President Trump graciously and warmly welcoming Japanese Prime Minister Shinzo Abe to the White House, and flying him on Air Force One to Florida for a golf game, was a replay of President George W. Bush’s reception of then Japanese Prime Minister Junichiro Koizumi in June 2006, when Bush gave Koizumi a ride on Air Force One to Memphis, Tennessee, for a tour of Graceland because Elvis is a musical hero of the former prime minister.
The Japanese promises of billion dollar investments in America that will generate hundreds of thousand jobs cannot hold a candle or compare to what China can do. Whatever Japan has promised to do for America, China can do bigger and better. Not only can, but wants to but is repelled by America that insists on embracing Japan as a partner for all the wrong reasons – reasons I have written at length about in Feasting Dragon, Starving Eagle and Custom Maid Revolution for New World Disorder.
Chinese State Enterprises, companies and business men like Jack Ma of Alibaba, Terry Gou of Foxcomm, can out-invest and employ by many multiples whatever Japan has promised.
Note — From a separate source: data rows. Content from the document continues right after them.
### config.mk
export PLATFORM = sky130hd
export DESIGN_NAME = ima_adpcm_pack
export DESIGN_NICKNAME = d
export VERILOG_FILES = /design/src/rtl/ima_adpcm_pkg.sv /design/src/rtl/adpcm_byte_fifo.sv /design/src/rtl/ima_adpcm_pack.sv
export SDC_FILE = /design/constraint.sdc
export NUM_CORES = 1
export LEC_CHECK = 0
export CORE_MARGIN = 2
export CORE_UTILIZATION = 54
export DETAILED_ROUTE_END_ITERATION = 7
export GPL_TIMING_DRIVEN = 0
export PLACE_DENSITY = 0.75
export RECOVER_POWER = 25
export SYNTH_ARGS = -nofsm -noshare
export SYNTH_HDL_FRONTEND = slang
export SYNTH_SLANG_ARGS = --single-unit
### constraint.sdc
create_clock -name clock -period 3.5 [get_ports clock]
set_clock_uncertainty 0.15 [all_clocks]
set_input_delay 0.7 -clock clock [delete_from_list [all_inputs] [get_ports clock]]
set_output_delay 0.7 -clock clock [all_outputs]
set_load 0.005 [all_outputs]
### src/rtl/ima_adpcm_pkg.sv
// Shared definitions for the IMA ADPCM byte packer: FSM encodings, header
// geometry and the FIFO entry layout.
package ima_adpcm_pkg;

    typedef enum logic [2:0] {
        PK_IDLE,
        PK_HDR0,
        PK_HDR1,
        PK_HDR2,
        PK_HDR3,
        PK_DATA
    } pk_state_t;

    localparam int IMA_HDR_BYTES      = 4;
    localparam int IMA_MAX_STEP_INDEX = 88;

    typedef struct packed {
        logic       block_start;
        logic [7:0] data;
    } pk_entry_t;

endpackage

### src/rtl/adpcm_byte_fifo.sv
// First-word-fall-through FIFO with occupancy count. A push while full is
// accepted only when a pop happens in the same cycle.
module adpcm_byte_fifo #(
    parameter int WIDTH = 9,
    parameter int DEPTH = 16,
    localparam int AW   = $clog2(DEPTH)
) (
    input  logic             clock,
    input  logic             reset,
    input  logic             push,
    input  logic [WIDTH-1:0] din,
    input  logic             pop,
    output logic [WIDTH-1:0] dout,
    output logic [AW:0]      count,
    output logic             full,
    output logic             empty
);

    logic [WIDTH-1:0] mem [DEPTH];
    logic [AW:0]      wr_ptr;
    logic [AW:0]      rd_ptr;
    logic             wr_en;
    logic             rd_en;

    assign count = wr_ptr - rd_ptr;
    assign full  = (count == (AW+1)'(DEPTH));
    assign empty = (count == '0);
    assign rd_en = pop && !empty;
    assign wr_en = push && (!full || rd_en);
    assign dout  = mem[rd_ptr[AW-1:0]];

    always_ff @(posedge clock or posedge reset) begin
        if (reset) begin
            wr_ptr <= '0;
            rd_ptr <= '0;
        end else begin
            if (wr_en) wr_ptr <= wr_ptr + 1'b1;
            if (rd_en) rd_ptr <= rd_ptr + 1'b1;
        end
    end

    always_ff @(posedge clock) begin
        if (wr_en) mem[wr_ptr[AW-1:0]] <= din;
    end

endmodule

### src/rtl/ima_adpcm_pack.sv
// Packs 4-bit IMA ADPCM codes into header-prefixed byte blocks and buffers
// them in a small byte FIFO towards the consumer.
module ima_adpcm_pack
    import ima_adpcm_pkg::*;
#(
    parameter int CODES_PER_BLOCK = 504,
    parameter int FIFO_DEPTH      = 16,
    parameter int HOLD_FREE       = 6
) (
    input  logic        clock,
    input  logic        reset,
    input  logic [3:0]  inPCM,
    input  logic        inPcmValid,
    input  logic [15:0] inPredictSamp,
    input  logic [6:0]  inStepIndex,
    output logic        holdOff,
    output logic [7:0]  outByte,
    output logic        outValid,
    input  logic        outReady,
    output logic        outBlockStart,
    output logic        overflow
);

    localparam int AW = $clog2(FIFO_DEPTH);
    localparam int CW = $clog2(CODES_PER_BLOCK + 1);

    pk_state_t   state;
    pk_state_t   cur;
    logic [15:0] hdr_pred;
    logic [6:0]  hdr_idx;
    logic [15:0] snap_pred;
    logic [6:0]  snap_idx;
    logic [3:0]  held;
    logic [CW-1:0] cnt;

    pk_entry_t   wr_entry;
    pk_entry_t   rd_entry;
    logic        push;
    logic        pop;
    logic        full;
    logic        empty;
    logic [AW:0] count;
    logic [AW:0] free_slots;

    // Header byte 0 is pushed in the cycle the first code is accepted, so the
    // block's first byte reaches the consumer one cycle after that code.
    assign cur = (state == PK_IDLE && inPcmValid) ? PK_HDR0 : state;

    always_comb begin
        push     = 1'b0;
        wr_entry = '0;
        case (cur)
            PK_HDR0: begin push = 1'b1; wr_entry = '{1'b1, hdr_pred[7:0]};     end
            PK_HDR1: begin push = 1'b1; wr_entry = '{1'b0, snap_pred[15:8]};   end
            PK_HDR2: begin push = 1'b1; wr_entry = '{1'b0, {1'b0, snap_idx}};  end
            PK_HDR3: begin push = 1'b1; wr_entry = '{1'b0, 8'h00};             end
            PK_DATA: begin
                push     = inPcmValid && cnt[0];
                wr_entry = '{1'b0, {inPCM, held}};
            end
            default: ;
        endcase
    end

    always_ff @(posedge clock or posedge reset) begin
        if (reset) begin
            state     <= PK_IDLE;
            hdr_pred  <= '0;
            hdr_idx   <= '0;
            snap_pred <= '0;
            snap_idx  <= '0;
            held      <= '0;
            cnt       <= '0;
            overflow  <= 1'b0;
        end else begin
            if (inPcmValid) begin
                hdr_pred <= inPredictSamp;
                hdr_idx  <= inStepIndex;
            end
            if (push && full && !pop) overflow <= 1'b1;
            case (state)
                PK_IDLE: if (inPcmValid) begin
                    snap_pred <= hdr_pred;
                    snap_idx  <= hdr_idx;
                    held      <= inPCM;
                    cnt       <= CW'(1);
                    state     <= PK_HDR1;
                end
                PK_HDR0: state <= PK_HDR1;
                PK_HDR1: state <= PK_HDR2;
                PK_HDR2: state <= PK_HDR3;
                PK_HDR3: state <= PK_DATA;
                PK_DATA: if (inPcmValid) begin
                    if (!cnt[0]) held <= inPCM;
                    if (cnt == CW'(CODES_PER_BLOCK - 1)) begin
                        cnt   <= '0;
                        state <= PK_IDLE;
                    end else begin
                        cnt <= cnt + 1'b1;
                    end
                end
                default: state <= PK_IDLE;
            endcase
        end
    end

    assign pop = outValid && outReady;

    adpcm_byte_fifo #(
        .WIDTH(9),
        .DEPTH(FIFO_DEPTH)
    ) u_fifo (
        .clock(clock),
        .reset(reset),
        .push (push),
        .din  (wr_entry),
        .pop  (pop),
        .dout (rd_entry),
        .count(count),
        .full (full),
        .empty(empty)
    );

    assign outValid      = !empty;
    assign outByte       = empty ? 8'h00 : rd_entry.data;
    assign outBlockStart = !empty && rd_entry.block_start;
    assign free_slots    = (AW+1)'(FIFO_DEPTH) - count;
    assign holdOff       = free_slots < (AW+1)'(HOLD_FREE);

endmodule

==> results.cfg, run 1 <==
[run_status]
status = finished with violations
violations = setup timing

[cells_and_area]
nNetsFinal = 700
area_growth_pct = 22.2
multiInputGateArea_sq_um = 3180
stdcell_area_sq_um = 11000
fillers = 1060
instances_no_fill = 890
final_util_pct = 66.8
register_area_sq_um = 5950
diodes = 0
drive_above_1_share_pct = 35.4

[synth]
synth_edf_count = 144
syn_avg_cell_area_sq_um = 16.3
ys_seq_area_share_pct = 66.3
netlist_area_sq_um = 8970
ys_seq_elements = 209
synth_top_flop_cell = edfxtp_1
synth.distinct_cells = 51
async_reset_ff_share_pct = 31.1
yosys_warnings = 0
synthCells = 551
syn-num-nets = 596

[critical_path]
cp_num_buf_inv = 5
timing_worst_setup_path_type = reg2out
crit_fanout = 2
r2r-start = u_fifo.wr_ptr[0]$_DFFE_PP0P_
path_cells = inv_2 > ha_4 > inv_2 > fa_2 > inv_2 > ha_4 > nor3b_4 > ha_1 > buf_4 > a211oi_1 > mux2_4 > buf_6
endpoint_kind = output port
crit_path_max_incr_delay_ps = 580
critPathLaunchType = register
cpMostUsedCell = inv_2
crit_slowest_cell = fa_2
arrival_ps = 3060
crit_required_ps = 2650
critPathLaunch = u_fifo.wr_ptr[0]$_DFFE_PP0P_
path_delay_family = adder cells

[clock_tree]
cts_buffer_depth = 3
cts_tree = built
cts_made_buffers = 22
cts.reportedPaths.clkPinSlew_ps = 60
htreeDepth = 1
worstSkewPairLatency_ps = 500
cts_root_buf = clkbuf_16
cts.sinks = 209

[die]
die_w_microns = 133
placeableCoreArea_sq_um = 16400
ios = 43
initial_core_util_pct = 54.7
die_h_microns = 133
dieArea_sq_um = 17700
rows = 47

[power]
combPwrFrac_pct = 45.0
peakVddDrop_mv = 0.521
p_sw_share_pct = 35.1
pwr-share-clk_pct = 19.9
pwr_density_cell_nw_per_um2 = 1000
p_leak_uw = 0.00396
p_switching_uw = 3860
seqPwrFrac_pct = 35.1
internal-power_uw = 7130

[route]
routedWlPerCell_microns = 23.1
via_count = 5393
drc = 0
antenna_left = 0
drt_pass1_iterations = 5
wl_mm = 20.5
drtIter0Drc = 438
vias_per_cell = 6.06

[timing]
slew_headroom_pct = 20.8
finalSetupTns_ps = -3290
finalWorstSetupSlack_ps = -411
rsz0062_at_grt = true
maxSlewViolCount = 0
layout_min_cycle_time_ps = 3910
worst_slew_pin_slew_ps = 1190
setup_violations = 11
finalHoldViolCount = 0
min_period_over_period_pct = 112
fmax_mhz = 256

[global_route]
grt_antenna_before_repair = 0
grt.met1_usage_pct = 31.5
grt_pass1_vias = 5383
grt_pass1_wl_mm = 30.8
grtUsageMet3_pct = 4.02
grt-busiest-layer = met2
grt_usage_pct = 22.9
globalRouteOverflowTotal = 0
grtUsageMet2_pct = 38.2
grt_max_degree = 37

[placed_design]
io_buffers = 42
dpl_cell_area_sq_um = 9830
gp_congestion = 0.830
dp.cells = 821
place_ws_ps = -873
dp_hpwl_mm = 12.8

[min_path]
min_from = hdr_pred[1]$_DFFE_PP0P_
worst_hold_path_type = reg2reg

[job]
drv_cap = 0
[state kept, by name, indices dropped and copies added (netlist names)]
name / count
u_fifo.wr_ptr: 5
cnt: 9
hdr_idx: 7
overflow: 1
u_fifo.mem: 144
snap_idx: 7
state: 3
snap_pred: 8
hdr_pred: 16
held: 4
u_fifo.rd_ptr: 5
[worst reg2reg max path: cells and delay by family (launching register included)]
kind	cells	cell delay [ps]
fa+ha+maj	4	1060
buf+inv	6	660
flops	1	390
simple gates	5	920
[final timing paths]
kind	depth (start not counted)	end	slack, ps
max in group asynchronous	3	cnt[4]$_DFFE_PP0P_	910
max reg2reg	15	u_fifo.mem[9][4]$_DFFE_PP_	50
min	1	hdr_pred[1]$_DFFE_PP0P_	350
max	12	holdOff	-410
min in group asynchronous	2	snap_idx[5]$_DFFE_PP0P_	810
min reg2reg	1	hdr_pred[1]$_DFFE_PP0P_	350
[timing repair]
item / CTS / global route
pin swaps: 16 / 6
resized for setup: 82 / 33
gates cloned: 1 / 9
endpoints found under the hold margin: 0 / 0
setup buffers: 13 / 9
hold buffers: 0 / 0
endpoints found under the setup margin: 156 / 155
[stage by stage]
| stage | hold WS [ps] | power (uW) |
|---|---|---|
| global placement | 331 | 7630 |
| CTS | 356 | 10500 |
| detailed placement | 342 | 7920 |
| floorplan | 310 | 6410 |
| global route | 367 | 11500 |
| finish | 354 | 11000 |
[placed cells by master (no fill, tap or decap), types with 6 or more instances in the layout]
master and instances:
buf_4 19, o221ai_2 9, inv_1 6, ha_1 10, mux2i_1 11, edfxtp_1 144
nor3b_1 8, clkbuf_1 22, a21o_1 6, dfrtp_1 64, clkbuf_16 23, nand2_1 18
clkdlybuf4s50_1 29, nor2_1 7, buf_6 10, and3_4 17, a21oi_1 16, mux4_2 27
xnor2_1 10, nor3_1 9, nand4_1 6, o21ai_0 7, buf_2 13, mux2_2 67
o21ai_1 9, nand3_1 10, a211oi_2 7
[cell usage after synthesis (2+ instances only)]
cell      count  area, sq um
xor2_1        2         17.5
nor2_1        6         22.5
buf_4         5         37.5
xnor2_1      11         96.3
a21oi_1      16         80.1
dfrtp_1      65         1630
nand2b_1      6         37.5
buf_6         2         22.5
o21ai_0      15         75.1
nor3_1       11         55.1
nand2_1      19         71.3
buf_1         6         22.5
or3_1         2         12.5
buf_2         5         25.0
ha_1         13          163
clkbuf_1      8         30.0
edfxtp_1    144         4320
inv_1        12         45.0
and3_1       16          100
o221ai_1      9         78.8
mux4_2       27          608
nand4_1       6         37.5
a211oi_1     10         75.1
nand3_1      10         50.1
mux2i_1      11          110
mux2_2       68          766
nor3b_1       9         67.6
a21o_1        6         45.0
nor2b_1       7         43.8
a31oi_1       3         18.8
[routing by layer]
metal | vias up | share of wire [%]
li1 | 2370 | -
met1 | 2782 | 41
met2 | 206 | 51
met3 | 35 | 6.8
met4 | 0 | 1.9
met5 | - | 0
[cell families after synthesis]
group	after synthesis	share of synthesized area, %
muxes	107	16.7
AOI/OAI and AO/OA	66	4.90
DFF	209	66.3
xor gates and xnor gates	14	1.45
and+or+nand+nor	102	6.50
buffers and inverters	39	2.08
adders and majority gates	14	2.04
[power groups by stage]
stage / Clock, uW / Sequential (uW) / Combinational, uW
after floorplan: 0 / 3810 / 2590
after global placement: 0 / 3890 / 3740
after detailed placement: 0 / 3910 / 4010
after CTS: 2220 / 3850 / 4470
after global routing: 2330 / 3910 / 5260
final: 2180 / 3860 / 4940
[final cells by class]
class | count | share of cell area (%)
flip-flops and latches | 209 | 54.3
multi-input cells | 312 | 29.0
clock buffers | 37 | 6.10
repair buffers | 72 | 6.04
well taps | 220 | 2.51
plain buffers | 24 | 1.22
inverters | 13 | 0.639
clock inverters | 2 | 0.0913
repair inverters | 1 | 0.0799
No activity file was read; power rests on OpenSTA's default activity.
==> run 2, diff against run 1 <==
SKIP_CTS_REPAIR_TIMING = 1   (was unset)
SLEW_MARGIN = 20   (was unset)
==> run 2 against run 1 <==
  * The run still ends with setup timing left
  * Power down 0.75%
  * Critical path type unchanged
  * Critical path depth unchanged
  * Sequential share of layout area up 0.087 points
  * Sequential power about the same
  * Critical endpoint unchanged
  * Combinational power down 2%
  * Worst hold slack worse by 2.5 ps
  * Clock power about the same
  * Final cell count down 0.79%
  * Routed wire length down 1.5%
  * Die area unchanged
  * Global-route usage down 0.98 points
==> results.cfg, run 2 (same netlist as run 1, synthesis figures left out) <==
[run_status]
status = finished with violations
violations = setup timing

[job]
drv_cap = 0

[cells_and_area]
largest_reg_flops = 144
fillers = 1076
area_growth_pct = 22.0
diodes = 0
final_common_cell = edfxtp_1
layout_common_cells = edfxtp_1 (144), mux2_2 (67), dfrtp_1 (64), clkdlybuf4s50_1 (29), mux4_2 (27)
instances_no_fill = 883
nNetsFinal = 693
drive_above_1_share_pct = 35.1

[route]
routedWlPerCell_microns = 22.9
drc = 0
wl_mm = 20.2
drt_pass1_iterations = 5
antenna_left = 0
drtIter0Drc = 434
vias_per_cell = 6.03
via_count = 5321

[clock_tree]
worstSkewPairLatency_ps = 500
cts_root_buf = clkbuf_16
cts_tree = built
cts_buffer_depth = 3
cts.reportedPaths.clkPinSlew_ps = 60
cts_made_buffers = 22
cts.sinks = 209
htreeDepth = 1

[placed_design]
dp_hpwl_mm = 12.5
gp_congestion = 0.830
place_ws_ps = -875
io_buffers = 42
dp.cells = 817

[timing]
hold_ws_ps = 352
slew_headroom_pct = 3.81
maxSlewViolCount = 0
finalHoldViolCount = 0
finalWorstSetupSlack_ps = -568
rsz0062_at_grt = true
worst_slew_pin_slew_ps = 1440
layout_min_cycle_time_ps = 4070
fmax_mhz = 246
setup_violations = 11
finalSetupTns_ps = -5540
min_period_over_period_pct = 116

[power]
seqPwrFrac_pct = 35.6
pwr-share-clk_pct = 19.9
p_switching_uw = 3840
combPwrFrac_pct = 44.5
internal-power_uw = 7060
p_leak_uw = 0.00393
peakVddDrop_mv = 0.491
pwr_density_cell_nw_per_um2 = 996
p_sw_share_pct = 35.3

[die]
die_w_microns = 133
initial_core_util_pct = 54.7
dieArea_sq_um = 17700
ios = 43
placeableCoreArea_sq_um = 16400
rows = 47
die_h_microns = 133

[global_route]
grt_pass1_vias = 5288
grt_pass1_wl_mm = 29.5
grt_usage_pct = 21.9
grt_antenna_before_repair = 0
globalRouteOverflowTotal = 0
grt_max_degree = 61

[min_path]
worst_hold_path_type = reg2reg
hold_depth = 1
min_from = hdr_pred[4]$_DFFE_PP0P_
hold_path_end = hdr_pred[4]$_DFFE_PP0P_

[critical_path]
crit_fanout = 7
critPathLaunch = u_fifo.rd_ptr[1]$_DFFE_PP0P_
arrival_ps = 3220
endpoint_kind = output port
r2r-start = u_fifo.rd_ptr[1]$_DFFE_PP0P_
crit_required_ps = 2650
timing_worst_setup_path_type = reg2out
reg2reg_to = u_fifo.mem[9][3]$_DFFE_PP_
reg2regPathDepth = 14
critPathLaunchType = register
regToRegSetupSlack_ps = 60
[run 2: metrics by stage]
step / area (sq um) / util [%] / power, uW
floorplan: 9030 / - / 6410
global placement: 9730 / 59.3 / 7630
detailed placement: 9810 / 59.8 / 7880
CTS: 10500 / 63.9 / 10100
global route: 10900 / 66.7 / 11400
finish: 10900 / 66.7 / 10900
[run 2: routing by layer]
layer / wire (microns) / share of wire [%] / GRT usage, % / vias up
met5: 0 / 0 / 0 / -
met4: 439 / 2.2 / 6.69 / 0
met3: 1100 / 5.5 / 3.18 / 41
met2: 10300 / 51 / 37.2 / 176
met1: 8420 / 42 / 29.8 / 2734
li1: - / - / - / 2370
[run 2: final cells by class]
class                   count  area [sq um]  area share, %
multi-input cells         312          3220           29.4
well taps                 220           275           2.52
clock inverters            11          80.1          0.732
repair buffers             64           587           5.36
inverters                  13          61.3          0.560
clock buffers              28           594           5.43
flip-flops and latches    209          5950           54.4
plain buffers              25           166           1.52
repair inverters            1          7.51         0.0686
[run 2: power by group through the flow]
stage	combinational [uW]	clock (uW)	sequential [uW]
after floorplan	2590	0	3810
after global placement	3740	0	3890
after detailed placement	3960	0	3910
after CTS	3990	2200	3870
after global routing	5170	2310	3930
final	4850	2170	3880
[run 2: worst max-delay path, stage by stage (launching register included)]
cell and delay [ps]:
dfrtp_1 410, buf_12 140, buf_16 120, clkinvlp_4 110
fa_2 600, inv_2 50, ha_4 150, nor3b_4 150
buf_4 160, ha_4 220, a2111oi_4 310, mux2_4 210
buf_6 90
[run 2: worst max path at each step]
stage / end / slack [ps] / cells after the start
3_5_place_dp: outByte[0] / -880 / 13
3_3_place_gp: outByte[6] / -830 / 13
2_1_floorplan: u_fifo.mem[3][0]$_DFFE_PP_ / 6 / 13
6_report: holdOff / -570 / 12
5_1_grt: holdOff / -690 / 13
4_1_cts: outByte[0] / -1420 / 13
==> run 3, diff against run 2 <==
GPL_TIMING_DRIVEN = unset   (was 0)
==> run 3 against run 2 <==
  * The flow finishes with violations (capacitance limit, setup timing)
  * Combinational power down 6.0%
  * First-iteration DRC count rose by 9.9%
  * Count of clock-buffer cells in the layout unchanged
  * Power decreased by 2.2%
  * Highest routed layer unchanged
==> results.cfg, run 3 (same netlist as run 1, synthesis figures left out) <==
[run_status]
status = finished with violations
violations = capacitance limit, setup timing

[global_route]
grt_antenna_before_repair = 0
grt_pass1_vias = 5353
grt_max_degree = 48
grt_usage_pct = 20.8
grt_pass1_wl_mm = 28.6
globalRouteOverflowTotal = 0

[route]
routedWlPerCell_microns = 20.7
via_count = 5067
drc = 0
wl_mm = 18.0
drt_pass1_iterations = 4
vias_per_cell = 5.84
drtIter0Drc = 477
antenna_left = 0

[cells_and_area]
final_util_pct = 65.3
layout_common_cells = edfxtp_1 (144), mux2_2 (67), dfrtp_1 (64), buf_4 (35), clkdlybuf4s50_1 (29)
stdcell_area_sq_um = 10700
area_growth_pct = 19.4
final_common_cell = edfxtp_1
multiInputGateArea_sq_um = 3000
largest_reg_flops = 144
diodes = 0
register_area_sq_um = 5950
nNetsFinal = 680
fillers = 1093
drive_above_1_share_pct = 32.9

[die]
ios = 43
rows = 47
placeableCoreArea_sq_um = 16400
initial_core_util_pct = 54.7
die_h_microns = 133
dieArea_sq_um = 17700
die_w_microns = 133

[clock_tree]
cts.sinks = 209
cts_made_buffers = 21
cts_root_buf = clkbuf_16
htreeDepth = 1
cts_tree = built
worstSkewPairLatency_ps = 480
cts_buffer_depth = 3
cts.reportedPaths.clkPinSlew_ps = 60

[critical_path]
critPathLaunchType = register
crit_cells = 14
regToRegSetupSlack_ps = 170
crit_slowest_cell = dfrtp_1
timing_worst_setup_path_type = reg2out
crit_required_ps = 2650
crit_path_end = outByte[2]
reg2reg_to = u_fifo.mem[13][8]$_DFFE_PP_
path_delay_family = buffers and inverters
path_cells = inv_2 > ha_4 > inv_2 > fa_2 > buf_4 > xor2_2 > nor3b_4 > ha_4 > clkinvlp_4 > buf_6 > buf_6 > o221ai_2 > a211oi_2 > buf_2
reg2regPathDepth = 13
crit_fanout = 4
endpoint_kind = output port
cp_num_buf_inv = 7
crit_path_max_incr_delay_ps = 390
critPathLaunch = u_fifo.wr_ptr[0]$_DFFE_PP0P_
arrival_ps = 3010
r2r-start = u_fifo.wr_ptr[0]$_DFFE_PP0P_

[timing]
finalWorstSetupSlack_ps = -361
min_period_over_period_pct = 110
rsz0062_at_grt = true
slew_headroom_pct = 0.525
setup_violations = 11
maxSlewViolCount = 0
finalSetupTns_ps = -3010
layout_min_cycle_time_ps = 3860
worst_slew_pin_slew_ps = 1490
fmax_mhz = 259
finalHoldViolCount = 0

[placed_design]
dp_hpwl_mm = 11.4
dpl_cell_area_sq_um = 9890
gp_congestion = 0.846
io_buffers = 42

[power]
p_leak_uw = 0.00391
fin_total_pwr_uw = 10700
pwr_density_cell_nw_per_um2 = 995
peakVddDrop_mv = 0.523

[job]
drv_cap = 1

[min_path]
worst_hold_path_type = reg2reg
-- run 3: worst min-delay path by stage --
stage,from,slack [ps],end,cells past startpoint
floorplan,overflow$_DFFE_PP0P_,310,overflow$_DFFE_PP0P_,1
global placement,hdr_idx[6]$_DFFE_PP0P_,330,hdr_idx[6]$_DFFE_PP0P_,1
detailed placement,hdr_pred[4]$_DFFE_PP0P_,340,hdr_pred[4]$_DFFE_PP0P_,1
CTS,reset,320,hdr_idx[5]$_DFFE_PP0P_,2
global route,hdr_idx[6]$_DFFE_PP0P_,370,snap_idx[6]$_DFFE_PP0P_,1
finish,u_fifo.wr_ptr[4]$_DFFE_PP0P_,350,u_fifo.wr_ptr[4]$_DFFE_PP0P_,1
-- run 3: area by class of cell --
type	instances	share of cell area [%]
Sequential cell	209	55.6
Multi-Input combinational cell	303	28.0
Timing Repair Buffer	86	6.97
Clock buffer	28	5.34
Tap cell	220	2.57
Clock inverter	8	1.05
Inverter	13	0.490
Timing Repair inverter	1	0.0701
-- run 3: per-layer routing --
metal | vias to the layer above | track usage, % | routed length, microns
li1 | 2308 | - | -
met1 | 2550 | 27.4 | 7660
met2 | 163 | 36.0 | 8910
met3 | 46 | 3.07 | 899
met4 | 0 | 6.27 | 526
met5 | - | 0 | 0
-- run 3: power breakdown --
group	switching (uW)	internal (uW)	leakage [uW]
registers	296	3580	0.00211
clock network	863	1360	0.000328
logic	2370	2190	0.00147
total	3530	7130	0.00391
-- run 3: through the flow --
stage	setup WS, ps	hold slack (ps)	std cells
3_5_place_dp	-498	338	823
3_3_place_gp	-356	334	823
5_1_grt	-490	369	868
4_1_cts	-1060	317	859
2_1_floorplan	5.94	310	551
6_report	-361	348	868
Now that President Trump called China’s Xi Jinping and confirmed the “One China” policy, on the eve of the Japanese prime ministers visit, it is time America re-considers its alliance with Japan and partner with China.
Two Chinese astronauts floated into the country’s orbiting space lab in October 2016, after Shenzhou-11, China’s sixth manned spacecraft, docked with the Tiangong-2 research base. Meanwhile, an experimental Japanese mission to clear “space junk” from orbit ended in failure, the latest embarrassment for Tokyo’s space program.
Japan’s industrial incompetence was highlighted by the Fukushima Nuclear power crisis that followed the March 11, 2011 earthquake and tsunami.
Chinese coolies helped build America’s first national infrastructure – the railroad – and today supply the steel girders for bridges and buildings. Its high speed trains can beat Japanese prices and financing. The list of factories, services and investments China and America can bring to each other is a lot longer than Japans’.
A good example – and metaphor — that best demonstrates these self-evident truths is the automobile industry.
The three big Japanese car makers, Toyota, Honda and Nissan, produce about 20.6 million cars a year. The Japanese domestic market buys about 4.9 million cars a year. The rest are exported.
The three big U.S. automobile manufacturers, GM, Ford and Chrysler produce about 17 million cars a year for a market of 17.6 million a year. They don’t make enough domestically and hence don’t export many cars. They set up joint venture factories in foreign countries where there is a market for American cars. None of the big three U.S. auto makers has set up a factory in Japan. Why, because there is no significant market in Japan for American cars because it is dominated by the local three and high import tariffs.
On the other hand, one of the largest and most profitable such joint venture is that of General Motors in China. Shanghai GM reports annual sale increases of up to 75 percent annually, buoyed by the top-selling Buick brand and minivan.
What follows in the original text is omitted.